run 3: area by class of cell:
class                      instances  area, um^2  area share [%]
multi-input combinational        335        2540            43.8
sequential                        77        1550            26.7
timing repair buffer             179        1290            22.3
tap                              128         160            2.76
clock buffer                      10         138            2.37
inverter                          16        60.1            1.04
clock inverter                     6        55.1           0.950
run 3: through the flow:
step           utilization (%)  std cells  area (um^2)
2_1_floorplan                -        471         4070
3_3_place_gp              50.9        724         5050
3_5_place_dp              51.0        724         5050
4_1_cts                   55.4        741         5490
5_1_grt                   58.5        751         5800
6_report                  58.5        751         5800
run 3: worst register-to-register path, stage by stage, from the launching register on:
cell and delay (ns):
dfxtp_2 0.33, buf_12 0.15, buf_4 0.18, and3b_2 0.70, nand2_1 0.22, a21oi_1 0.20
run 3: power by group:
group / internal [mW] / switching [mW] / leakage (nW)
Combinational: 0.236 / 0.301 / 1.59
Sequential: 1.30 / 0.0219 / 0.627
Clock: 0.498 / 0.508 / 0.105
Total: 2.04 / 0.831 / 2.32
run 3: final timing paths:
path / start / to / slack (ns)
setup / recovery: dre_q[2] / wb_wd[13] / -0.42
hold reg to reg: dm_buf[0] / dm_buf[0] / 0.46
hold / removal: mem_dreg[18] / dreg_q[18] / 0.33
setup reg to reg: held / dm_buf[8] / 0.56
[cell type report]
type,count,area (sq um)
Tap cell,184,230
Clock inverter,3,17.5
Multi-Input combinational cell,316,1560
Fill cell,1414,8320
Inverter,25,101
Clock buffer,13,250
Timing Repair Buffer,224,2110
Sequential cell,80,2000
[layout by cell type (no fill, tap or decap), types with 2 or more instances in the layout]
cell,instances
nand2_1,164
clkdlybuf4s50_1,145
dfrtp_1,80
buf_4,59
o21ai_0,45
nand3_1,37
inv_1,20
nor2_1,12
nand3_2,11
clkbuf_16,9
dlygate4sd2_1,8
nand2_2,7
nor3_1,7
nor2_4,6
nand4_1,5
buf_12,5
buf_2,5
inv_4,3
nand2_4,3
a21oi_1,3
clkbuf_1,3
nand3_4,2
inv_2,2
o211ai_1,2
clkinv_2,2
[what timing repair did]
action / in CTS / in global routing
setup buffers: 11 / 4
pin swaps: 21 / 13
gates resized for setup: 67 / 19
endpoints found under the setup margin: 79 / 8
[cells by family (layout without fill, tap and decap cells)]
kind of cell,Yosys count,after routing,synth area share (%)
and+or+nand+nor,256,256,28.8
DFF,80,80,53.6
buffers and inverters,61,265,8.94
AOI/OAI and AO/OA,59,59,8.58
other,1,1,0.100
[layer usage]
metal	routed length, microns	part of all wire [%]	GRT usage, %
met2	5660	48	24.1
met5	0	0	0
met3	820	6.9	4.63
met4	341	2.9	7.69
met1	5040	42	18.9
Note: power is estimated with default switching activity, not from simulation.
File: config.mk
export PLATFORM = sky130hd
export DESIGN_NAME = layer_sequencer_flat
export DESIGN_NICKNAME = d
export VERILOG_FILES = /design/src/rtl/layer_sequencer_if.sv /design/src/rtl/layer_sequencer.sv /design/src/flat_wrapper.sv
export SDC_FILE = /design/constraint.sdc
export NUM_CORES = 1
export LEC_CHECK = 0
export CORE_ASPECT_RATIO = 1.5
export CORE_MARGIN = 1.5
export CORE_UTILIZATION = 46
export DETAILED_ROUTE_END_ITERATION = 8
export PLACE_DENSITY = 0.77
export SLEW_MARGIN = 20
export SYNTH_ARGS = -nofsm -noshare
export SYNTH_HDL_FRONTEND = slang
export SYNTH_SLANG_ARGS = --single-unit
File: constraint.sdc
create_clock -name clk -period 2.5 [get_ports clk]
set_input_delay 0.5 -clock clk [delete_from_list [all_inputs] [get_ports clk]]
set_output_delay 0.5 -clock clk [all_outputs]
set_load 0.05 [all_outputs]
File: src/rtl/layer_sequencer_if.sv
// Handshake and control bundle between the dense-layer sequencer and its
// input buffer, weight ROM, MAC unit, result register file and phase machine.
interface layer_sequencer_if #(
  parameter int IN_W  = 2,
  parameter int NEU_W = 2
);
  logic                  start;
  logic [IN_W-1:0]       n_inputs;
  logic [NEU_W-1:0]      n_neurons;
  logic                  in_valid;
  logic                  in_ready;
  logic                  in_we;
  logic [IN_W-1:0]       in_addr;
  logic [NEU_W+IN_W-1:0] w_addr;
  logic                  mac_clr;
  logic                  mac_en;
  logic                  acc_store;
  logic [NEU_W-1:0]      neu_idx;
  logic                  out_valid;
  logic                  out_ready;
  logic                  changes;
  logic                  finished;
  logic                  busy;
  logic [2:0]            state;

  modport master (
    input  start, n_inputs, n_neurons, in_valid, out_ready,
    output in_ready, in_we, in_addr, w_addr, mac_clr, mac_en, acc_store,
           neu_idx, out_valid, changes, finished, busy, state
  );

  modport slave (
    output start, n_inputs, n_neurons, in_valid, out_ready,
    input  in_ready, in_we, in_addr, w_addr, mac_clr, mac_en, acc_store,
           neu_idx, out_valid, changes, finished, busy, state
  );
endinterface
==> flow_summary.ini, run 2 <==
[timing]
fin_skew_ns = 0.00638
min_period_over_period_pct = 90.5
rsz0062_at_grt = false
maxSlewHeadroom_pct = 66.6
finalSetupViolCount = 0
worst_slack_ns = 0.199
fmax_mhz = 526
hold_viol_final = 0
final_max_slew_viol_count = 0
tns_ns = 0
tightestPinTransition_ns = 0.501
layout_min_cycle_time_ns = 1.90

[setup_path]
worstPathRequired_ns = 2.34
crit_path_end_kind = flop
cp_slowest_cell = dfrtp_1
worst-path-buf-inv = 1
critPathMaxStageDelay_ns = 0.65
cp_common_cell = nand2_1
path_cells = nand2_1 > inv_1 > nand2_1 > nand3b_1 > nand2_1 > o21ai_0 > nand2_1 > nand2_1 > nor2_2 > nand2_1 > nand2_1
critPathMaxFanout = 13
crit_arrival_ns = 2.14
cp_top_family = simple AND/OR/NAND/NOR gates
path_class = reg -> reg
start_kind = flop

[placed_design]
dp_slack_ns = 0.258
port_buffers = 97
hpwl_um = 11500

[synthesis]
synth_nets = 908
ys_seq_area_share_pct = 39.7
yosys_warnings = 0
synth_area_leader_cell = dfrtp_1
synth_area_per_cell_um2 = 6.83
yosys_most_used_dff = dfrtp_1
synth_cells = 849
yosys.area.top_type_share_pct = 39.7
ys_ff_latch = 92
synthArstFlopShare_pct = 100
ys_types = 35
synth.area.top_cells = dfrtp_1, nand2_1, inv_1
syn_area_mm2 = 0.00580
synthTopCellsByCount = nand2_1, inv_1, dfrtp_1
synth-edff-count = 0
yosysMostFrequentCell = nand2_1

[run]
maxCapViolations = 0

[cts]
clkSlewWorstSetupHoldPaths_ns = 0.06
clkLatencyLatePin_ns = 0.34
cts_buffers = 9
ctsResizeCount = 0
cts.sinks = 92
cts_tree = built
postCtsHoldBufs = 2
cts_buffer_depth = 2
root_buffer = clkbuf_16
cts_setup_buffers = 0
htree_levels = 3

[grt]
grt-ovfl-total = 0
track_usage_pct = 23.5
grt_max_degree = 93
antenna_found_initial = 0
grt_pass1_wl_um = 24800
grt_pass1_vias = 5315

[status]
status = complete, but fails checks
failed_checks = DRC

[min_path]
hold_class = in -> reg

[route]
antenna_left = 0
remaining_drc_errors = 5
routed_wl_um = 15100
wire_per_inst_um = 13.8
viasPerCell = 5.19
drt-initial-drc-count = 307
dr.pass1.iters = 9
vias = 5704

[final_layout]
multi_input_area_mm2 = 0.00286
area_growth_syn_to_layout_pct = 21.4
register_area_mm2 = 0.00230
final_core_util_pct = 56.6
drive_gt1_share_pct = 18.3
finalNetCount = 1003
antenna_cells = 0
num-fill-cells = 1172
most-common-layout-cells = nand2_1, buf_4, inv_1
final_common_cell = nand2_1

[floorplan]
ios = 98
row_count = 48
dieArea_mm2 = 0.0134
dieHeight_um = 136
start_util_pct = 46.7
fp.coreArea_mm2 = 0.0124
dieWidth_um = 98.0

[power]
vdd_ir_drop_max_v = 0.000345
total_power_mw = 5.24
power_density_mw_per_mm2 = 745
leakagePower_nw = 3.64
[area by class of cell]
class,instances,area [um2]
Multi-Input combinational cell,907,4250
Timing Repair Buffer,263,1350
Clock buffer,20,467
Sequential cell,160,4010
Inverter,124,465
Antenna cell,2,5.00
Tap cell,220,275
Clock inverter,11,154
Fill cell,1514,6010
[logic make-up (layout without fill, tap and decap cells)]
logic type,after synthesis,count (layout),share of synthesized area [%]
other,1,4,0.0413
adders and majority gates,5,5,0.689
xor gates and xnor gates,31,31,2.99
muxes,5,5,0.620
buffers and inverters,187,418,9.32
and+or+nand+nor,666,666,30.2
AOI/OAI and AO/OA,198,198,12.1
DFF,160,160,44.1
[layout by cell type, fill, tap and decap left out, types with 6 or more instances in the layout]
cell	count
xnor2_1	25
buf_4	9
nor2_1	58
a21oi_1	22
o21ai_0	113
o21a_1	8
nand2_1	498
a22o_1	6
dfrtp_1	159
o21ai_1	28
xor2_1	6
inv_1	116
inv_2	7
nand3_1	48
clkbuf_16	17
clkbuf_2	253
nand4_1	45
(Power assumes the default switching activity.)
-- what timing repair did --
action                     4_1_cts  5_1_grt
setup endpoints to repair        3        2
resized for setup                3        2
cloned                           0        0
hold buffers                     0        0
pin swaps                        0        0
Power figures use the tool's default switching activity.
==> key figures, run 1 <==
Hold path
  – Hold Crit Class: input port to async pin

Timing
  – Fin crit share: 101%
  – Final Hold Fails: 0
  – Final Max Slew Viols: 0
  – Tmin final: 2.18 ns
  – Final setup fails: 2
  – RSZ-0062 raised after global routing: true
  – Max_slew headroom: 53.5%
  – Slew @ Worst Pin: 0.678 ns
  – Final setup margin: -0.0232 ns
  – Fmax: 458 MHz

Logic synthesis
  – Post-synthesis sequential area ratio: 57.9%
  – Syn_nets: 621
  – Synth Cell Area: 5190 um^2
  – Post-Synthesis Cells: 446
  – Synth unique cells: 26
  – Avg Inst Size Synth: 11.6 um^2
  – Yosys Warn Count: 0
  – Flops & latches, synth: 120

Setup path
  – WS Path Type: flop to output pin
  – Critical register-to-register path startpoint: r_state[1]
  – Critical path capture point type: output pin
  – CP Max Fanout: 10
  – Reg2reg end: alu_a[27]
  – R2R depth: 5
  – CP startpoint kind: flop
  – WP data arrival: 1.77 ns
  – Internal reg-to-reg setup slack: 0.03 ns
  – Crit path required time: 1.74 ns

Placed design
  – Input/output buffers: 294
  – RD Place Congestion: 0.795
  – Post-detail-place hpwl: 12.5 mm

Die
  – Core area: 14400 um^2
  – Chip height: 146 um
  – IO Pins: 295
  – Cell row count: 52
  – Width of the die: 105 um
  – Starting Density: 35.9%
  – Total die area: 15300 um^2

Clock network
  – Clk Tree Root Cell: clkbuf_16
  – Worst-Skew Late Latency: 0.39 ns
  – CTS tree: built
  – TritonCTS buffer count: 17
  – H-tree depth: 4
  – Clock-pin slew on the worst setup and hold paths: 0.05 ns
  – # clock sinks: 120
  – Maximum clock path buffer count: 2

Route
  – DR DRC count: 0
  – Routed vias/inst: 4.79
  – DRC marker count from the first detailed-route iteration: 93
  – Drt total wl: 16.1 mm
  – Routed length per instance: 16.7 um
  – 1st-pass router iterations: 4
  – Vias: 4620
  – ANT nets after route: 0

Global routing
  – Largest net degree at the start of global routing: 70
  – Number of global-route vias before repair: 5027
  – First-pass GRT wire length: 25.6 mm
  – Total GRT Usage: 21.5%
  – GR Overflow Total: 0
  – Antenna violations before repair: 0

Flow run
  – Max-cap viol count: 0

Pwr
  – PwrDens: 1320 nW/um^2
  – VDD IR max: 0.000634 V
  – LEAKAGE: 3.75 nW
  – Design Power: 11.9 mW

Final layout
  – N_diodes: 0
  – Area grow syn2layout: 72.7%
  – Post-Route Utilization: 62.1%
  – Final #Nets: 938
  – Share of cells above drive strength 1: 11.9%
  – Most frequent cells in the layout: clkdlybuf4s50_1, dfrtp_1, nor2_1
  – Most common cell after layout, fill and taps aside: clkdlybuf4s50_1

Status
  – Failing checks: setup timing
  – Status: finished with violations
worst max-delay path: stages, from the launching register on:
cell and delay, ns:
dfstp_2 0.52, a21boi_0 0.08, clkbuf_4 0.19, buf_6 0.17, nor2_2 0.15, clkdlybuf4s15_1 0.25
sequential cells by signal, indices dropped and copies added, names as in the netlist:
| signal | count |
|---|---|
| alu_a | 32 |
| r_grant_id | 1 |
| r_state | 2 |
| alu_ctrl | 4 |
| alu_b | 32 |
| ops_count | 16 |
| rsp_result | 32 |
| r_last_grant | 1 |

-- Problem --
In the data above, which lines lie between the line with "setup fails: 2" and the line with "Place Congestion: 0.795", inclusive? Print those lines exactly and nothing else.

-- Your solution --
  – Final setup fails: 2
  – RSZ-0062 raised after global routing: true
  – Max_slew headroom: 53.5%
  – Slew @ Worst Pin: 0.678 ns
  – Final setup margin: -0.0232 ns
  – Fmax: 458 MHz

Logic synthesis
  – Post-synthesis sequential area ratio: 57.9%
  – Syn_nets: 621
  – Synth Cell Area: 5190 um^2
  – Post-Synthesis Cells: 446
  – Synth unique cells: 26
  – Avg Inst Size Synth: 11.6 um^2
  – Yosys Warn Count: 0
  – Flops & latches, synth: 120

Setup path
  – WS Path Type: flop to output pin
  – Critical register-to-register path startpoint: r_state[1]
  – Critical path capture point type: output pin
  – CP Max Fanout: 10
  – Reg2reg end: alu_a[27]
  – R2R depth: 5
  – CP startpoint kind: flop
  – WP data arrival: 1.77 ns
  – Internal reg-to-reg setup slack: 0.03 ns
  – Crit path required time: 1.74 ns

Placed design
  – Input/output buffers: 294
  – RD Place Congestion: 0.795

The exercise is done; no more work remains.